* Problem *
The required output is every line from the beginning of the entries below through the line that includes "assign SRAM_A11 = address[11];", copied exactly.

━━━ Data to process ━━━

module sram_interface(CLK_48MHZ,RESET,ADDRESS_IN,DATA_IN,CMD_IN, CHIP_SELECT,
SRAM_D_IN, SRAM_D_OUT, SRAM_D_OE,
SRAM_A0,SRAM_A1,SRAM_A2,SRAM_A3,SRAM_A4,SRAM_A5,SRAM_A6,SRAM_A7,SRAM_A8,SRAM_A9,SRAM_A10,SRAM_A11,
SRAM_A12,SRAM_A13, SRAM_A14, SRAM_A15, SRAM_A16, SRAM_A17,
SRAM_SRBS0,SRAM_SRBS1,SRAM_SRBS2,SRAM_SRBS3,SRAM_CE,SRAM_WE,SRAM_OE,
STATUS,DATA_READ);
input CLK_48MHZ, RESET;
input [17:0] ADDRESS_IN;
input CHIP_SELECT;
input [15:0] DATA_IN;
input [1:0] CMD_IN;
output SRAM_A0,SRAM_A1,SRAM_A2,SRAM_A3,SRAM_A4,SRAM_A5,SRAM_A6,SRAM_A7,SRAM_A8,SRAM_A9,SRAM_A10,SRAM_A11,
SRAM_A12, SRAM_A13, SRAM_A14, SRAM_A15, SRAM_A16, SRAM_A17;
output SRAM_SRBS0,SRAM_SRBS1,SRAM_SRBS2,SRAM_SRBS3,SRAM_CE,SRAM_WE,SRAM_OE;
output STATUS;
output [15:0] DATA_READ;
input [31:0] SRAM_D_IN;
output [15:0] SRAM_D_OUT;
output SRAM_D_OE;
wire SRAM_D0,SRAM_D1,SRAM_D2,SRAM_D3,SRAM_D4,SRAM_D5,SRAM_D6,SRAM_D7,SRAM_D8,SRAM_D9,SRAM_D10,SRAM_D11,
SRAM_D12,SRAM_D13,SRAM_D14,SRAM_D15,SRAM_D16,SRAM_D17,SRAM_D18,SRAM_D19,SRAM_D20,SRAM_D21,SRAM_D22,SRAM_D23,
SRAM_D24,SRAM_D25,SRAM_D26,SRAM_D27,SRAM_D28,SRAM_D29,SRAM_D30,SRAM_D31;
assign {SRAM_D31,SRAM_D30,SRAM_D29,SRAM_D28,SRAM_D27,SRAM_D26,SRAM_D25,SRAM_D24,
        SRAM_D23,SRAM_D22,SRAM_D21,SRAM_D20,SRAM_D19,SRAM_D18,SRAM_D17,SRAM_D16,
        SRAM_D15,SRAM_D14,SRAM_D13,SRAM_D12,SRAM_D11,SRAM_D10,SRAM_D9,SRAM_D8,
        SRAM_D7,SRAM_D6,SRAM_D5,SRAM_D4,SRAM_D3,SRAM_D2,SRAM_D1,SRAM_D0} = SRAM_D_IN;
reg [15:0] dout;     
reg [15:0] dread;    
reg [17:0] address;  
reg ce,we,oe,srbs0,srbs1,srbs2,srbs3;    
reg weVAL;                   
reg busy;                    
reg write_cycle;             
reg [3:0] write_counter;     
reg read_cycle;              
reg [3:0] read_counter;      
assign SRAM_A0 = address[0];
assign SRAM_A1 = address[1];
assign SRAM_A2 = address[2];
assign SRAM_A3 = address[3];
assign SRAM_A4 = address[4];
assign SRAM_A5 = address[5];
assign SRAM_A6 = address[6];
assign SRAM_A7 = address[7];
assign SRAM_A8 = address[8];
assign SRAM_A9 = address[9];
assign SRAM_A10 = address[10];
assign SRAM_A11 = address[11];
assign SRAM_A12 = address[12];
assign SRAM_A13 = address[13];
assign SRAM_A14 = address[14];
assign SRAM_A15 = address[15];
assign SRAM_A16 = address[16];
assign SRAM_A17 = address[17];
assign SRAM_D_OUT = dout;
assign SRAM_D_OE = weVAL;
assign DATA_READ[0] = dread[0];
assign DATA_READ[1] = dread[1];
assign DATA_READ[2] = dread[2];
assign DATA_READ[3] = dread[3];
assign DATA_READ[4] = dread[4];
assign DATA_READ[5] = dread[5];
assign DATA_READ[6] = dread[6];
assign DATA_READ[7] = dread[7];
assign DATA_READ[8] = dread[8];
assign DATA_READ[9] = dread[9];
assign DATA_READ[10] = dread[10];
assign DATA_READ[11] = dread[11];
assign DATA_READ[12] = dread[12];
assign DATA_READ[13] = dread[13];
assign DATA_READ[14] = dread[14];
assign DATA_READ[15] = dread[15];
assign SRAM_CE = ce;
assign SRAM_WE = we;
assign SRAM_OE = oe;
assign SRAM_SRBS0 = srbs0;
assign SRAM_SRBS1 = srbs1;
assign SRAM_SRBS2 = srbs2;
assign SRAM_SRBS3 = srbs3;
assign STATUS=busy;
always @(negedge CLK_48MHZ or negedge RESET)
begin
if (RESET==1'b0) begin
    dout = 16'b0;
    dread <= 16'b0;
    address = 18'b0;
    ce = 1'b0;
    we = 1'b1;
    oe = 1'b1;
    srbs0 = 1'b1;
    srbs1 = 1'b1;
    srbs2 = 1'b1;
    srbs3 = 1'b1;
    weVAL = 1'b0;
    write_cycle =1'b0;
    write_counter = 4'b0;
    read_counter = 4'b0;
    read_cycle = 1'b0;
    busy = 1'b0;
end else begin
    if (busy==0) begin
        if (CMD_IN==2) begin
            write_cycle=1;
        end else if (CMD_IN==1) begin
            read_cycle=1;
        end
    end
    if (write_cycle==1'b1) begin
        if (write_counter==0) begin
            busy=1'b1;
            address = ADDRESS_IN;
            if (CHIP_SELECT==1'b0) begin
                srbs0=1'b0;
                srbs1=1'b0;
                srbs2=1'b1;
                srbs3=1'b1;
            end else begin
                srbs0=1'b1;
                srbs1=1'b1;
                srbs2=1'b0;
                srbs3=1'b0;
            end
            oe=1'b1;
            we=1'b0;
            ce=1'b0;
            weVAL=1'b1;
            dout=DATA_IN;
            write_counter=write_counter+1;
        end else if (write_counter==1) begin
            srbs0=1'b1;
            srbs1=1'b1;
            srbs2=1'b1;
            srbs3=1'b1;
            oe=1'b1;
            we=1'b1;
            ce=1'b0;
            weVAL=1'b0;
            write_counter=0;
            write_cycle=1'b0;
            busy=1'b0;
        end
    end  
    if (read_cycle==1'b1) begin
        if (read_counter==0) begin
            busy=1'b1;
            address = ADDRESS_IN;  
            ce=1'b0;
            oe=1'b0;
            we=1'b1;
            if (CHIP_SELECT==1'b0) begin
                srbs0=1'b0;
                srbs1=1'b0;
                srbs2=1'b1;
                srbs3=1'b1;
            end else begin
                srbs0=1'b1;
                srbs1=1'b1;
                srbs2=1'b0;
                srbs3=1'b0;
            end
            read_counter=read_counter+1;
        end else if (read_counter==1) begin
            if (CHIP_SELECT==1'b0) begin
                dread[0]<=SRAM_D0;
                dread[1]<=SRAM_D1;
                dread[2]<=SRAM_D2;
                dread[3]<=SRAM_D3;
                dread[4]<=SRAM_D4;
                dread[5]<=SRAM_D5;
                dread[6]<=SRAM_D6;
                dread[7]<=SRAM_D7;
                dread[8]<=SRAM_D8;
                dread[9]<=SRAM_D9;
                dread[10]<=SRAM_D10;
                dread[11]<=SRAM_D11;
                dread[12]<=SRAM_D12;
                dread[13]<=SRAM_D13;
                dread[14]<=SRAM_D14;
                dread[15]<=SRAM_D15;
            end else begin
                dread[0]<=SRAM_D16;
                dread[1]<=SRAM_D17;
                dread[2]<=SRAM_D18;
                dread[3]<=SRAM_D19;
                dread[4]<=SRAM_D20;
                dread[5]<=SRAM_D21;
                dread[6]<=SRAM_D22;
                dread[7]<=SRAM_D23;
                dread[8]<=SRAM_D24;
                dread[9]<=SRAM_D25;
                dread[10]<=SRAM_D26;
                dread[11]<=SRAM_D27;
                dread[12]<=SRAM_D28;
                dread[13]<=SRAM_D29;
                dread[14]<=SRAM_D30;
                dread[15]<=SRAM_D31;
            end
            read_counter=read_counter+1;
        end else if (read_counter == 2) begin
            oe=1'b1;
            we=1'b1;
            srbs0=1'b1;
            srbs1=1'b1;
            srbs2=1'b1;
            srbs3=1'b1;
            ce=1'b0;
            read_cycle=1'b0;
            read_counter=0;
            busy=1'b0;
        end
    end  
end  
end  
endmodule
module sram_logger(
    input         CLK_48MHZ,
    input         RESET,           
    input         READ_CMD,
    input  [79:0] GEIG_DATA,
    input  [79:0] MAG_DATA,
    input  [31:0] SRAM_D_IN,
    output [17:0] SRAM_A,
    output [3:0]  SRAM_SRBS,
    output        SRAM_CE,
    output        SRAM_WE,
    output        SRAM_OE,
    output [15:0] SRAM_D_OUT,
    output        SRAM_D_OE,
    output [15:0] DATA_READ,
    output [17:0] W_ADDRESS,
    output        W_CHIP_SELECT,
    output [17:0] R_ADDRESS,
    output        R_CHIP_SELECT
);
wire        sram_status;
wire        chip_select;
wire [15:0] data_out;
wire [17:0] address_out;
wire [1:0]  cmd_out;
memory_controller memory_controller_0(
    .CLK_48MHZ         ( CLK_48MHZ ),
    .RESET             ( RESET ),
    .SRAM_STATUS       ( sram_status ),
    .READ_CMD          ( READ_CMD ),
    .GEIG_DATA         ( GEIG_DATA ),
    .MAG_DATA          ( MAG_DATA ),
    .READ_ADDRESS      ( R_ADDRESS ),
    .READ_CHIP_SELECT  ( R_CHIP_SELECT ),
    .WRITE_ADDRESS     ( W_ADDRESS ),
    .WRITE_CHIP_SELECT ( W_CHIP_SELECT ),
    .NEXT_READ         ( ),
    .NEXT_WRITE        ( ),
    .DATA_OUT          ( data_out ),
    .ADDRESS_OUT       ( address_out ),
    .CHIP_SELECT       ( chip_select ),
    .CMD_OUT           ( cmd_out )
);
sram_interface sram_interface_0(
    .CLK_48MHZ   ( CLK_48MHZ ),
    .RESET       ( RESET ),
    .ADDRESS_IN  ( address_out ),
    .DATA_IN     ( data_out ),
    .CMD_IN      ( cmd_out ),
    .CHIP_SELECT ( chip_select ),
    .SRAM_D_IN   ( SRAM_D_IN ),
    .SRAM_D_OUT  ( SRAM_D_OUT ),
    .SRAM_D_OE   ( SRAM_D_OE ),
    .SRAM_A0 ( SRAM_A[0] ),   .SRAM_A1 ( SRAM_A[1] ),   .SRAM_A2 ( SRAM_A[2] ),
    .SRAM_A3 ( SRAM_A[3] ),   .SRAM_A4 ( SRAM_A[4] ),   .SRAM_A5 ( SRAM_A[5] ),
    .SRAM_A6 ( SRAM_A[6] ),   .SRAM_A7 ( SRAM_A[7] ),   .SRAM_A8 ( SRAM_A[8] ),
    .SRAM_A9 ( SRAM_A[9] ),   .SRAM_A10 ( SRAM_A[10] ), .SRAM_A11 ( SRAM_A[11] ),
    .SRAM_A12 ( SRAM_A[12] ), .SRAM_A13 ( SRAM_A[13] ), .SRAM_A14 ( SRAM_A[14] ),
    .SRAM_A15 ( SRAM_A[15] ), .SRAM_A16 ( SRAM_A[16] ), .SRAM_A17 ( SRAM_A[17] ),
    .SRAM_SRBS0 ( SRAM_SRBS[0] ), .SRAM_SRBS1 ( SRAM_SRBS[1] ),
    .SRAM_SRBS2 ( SRAM_SRBS[2] ), .SRAM_SRBS3 ( SRAM_SRBS[3] ),
    .SRAM_CE ( SRAM_CE ),
    .SRAM_WE ( SRAM_WE ),
    .SRAM_OE ( SRAM_OE ),
    .STATUS  ( sram_status ),
    .DATA_READ ( DATA_READ )
);
endmodule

━━━

* Solution *
module sram_interface(CLK_48MHZ,RESET,ADDRESS_IN,DATA_IN,CMD_IN, CHIP_SELECT,
SRAM_D_IN, SRAM_D_OUT, SRAM_D_OE,
SRAM_A0,SRAM_A1,SRAM_A2,SRAM_A3,SRAM_A4,SRAM_A5,SRAM_A6,SRAM_A7,SRAM_A8,SRAM_A9,SRAM_A10,SRAM_A11,
SRAM_A12,SRAM_A13, SRAM_A14, SRAM_A15, SRAM_A16, SRAM_A17,
SRAM_SRBS0,SRAM_SRBS1,SRAM_SRBS2,SRAM_SRBS3,SRAM_CE,SRAM_WE,SRAM_OE,
STATUS,DATA_READ);
input CLK_48MHZ, RESET;
input [17:0] ADDRESS_IN;
input CHIP_SELECT;
input [15:0] DATA_IN;
input [1:0] CMD_IN;
output SRAM_A0,SRAM_A1,SRAM_A2,SRAM_A3,SRAM_A4,SRAM_A5,SRAM_A6,SRAM_A7,SRAM_A8,SRAM_A9,SRAM_A10,SRAM_A11,
SRAM_A12, SRAM_A13, SRAM_A14, SRAM_A15, SRAM_A16, SRAM_A17;
output SRAM_SRBS0,SRAM_SRBS1,SRAM_SRBS2,SRAM_SRBS3,SRAM_CE,SRAM_WE,SRAM_OE;
output STATUS;
output [15:0] DATA_READ;
input [31:0] SRAM_D_IN;
output [15:0] SRAM_D_OUT;
output SRAM_D_OE;
wire SRAM_D0,SRAM_D1,SRAM_D2,SRAM_D3,SRAM_D4,SRAM_D5,SRAM_D6,SRAM_D7,SRAM_D8,SRAM_D9,SRAM_D10,SRAM_D11,
SRAM_D12,SRAM_D13,SRAM_D14,SRAM_D15,SRAM_D16,SRAM_D17,SRAM_D18,SRAM_D19,SRAM_D20,SRAM_D21,SRAM_D22,SRAM_D23,
SRAM_D24,SRAM_D25,SRAM_D26,SRAM_D27,SRAM_D28,SRAM_D29,SRAM_D30,SRAM_D31;
assign {SRAM_D31,SRAM_D30,SRAM_D29,SRAM_D28,SRAM_D27,SRAM_D26,SRAM_D25,SRAM_D24,
        SRAM_D23,SRAM_D22,SRAM_D21,SRAM_D20,SRAM_D19,SRAM_D18,SRAM_D17,SRAM_D16,
        SRAM_D15,SRAM_D14,SRAM_D13,SRAM_D12,SRAM_D11,SRAM_D10,SRAM_D9,SRAM_D8,
        SRAM_D7,SRAM_D6,SRAM_D5,SRAM_D4,SRAM_D3,SRAM_D2,SRAM_D1,SRAM_D0} = SRAM_D_IN;
reg [15:0] dout;     
reg [15:0] dread;    
reg [17:0] address;  
reg ce,we,oe,srbs0,srbs1,srbs2,srbs3;    
reg weVAL;                   
reg busy;                    
reg write_cycle;             
reg [3:0] write_counter;     
reg read_cycle;              
reg [3:0] read_counter;      
assign SRAM_A0 = address[0];
assign SRAM_A1 = address[1];
assign SRAM_A2 = address[2];
assign SRAM_A3 = address[3];
assign SRAM_A4 = address[4];
assign SRAM_A5 = address[5];
assign SRAM_A6 = address[6];
assign SRAM_A7 = address[7];
assign SRAM_A8 = address[8];
assign SRAM_A9 = address[9];
assign SRAM_A10 = address[10];
assign SRAM_A11 = address[11];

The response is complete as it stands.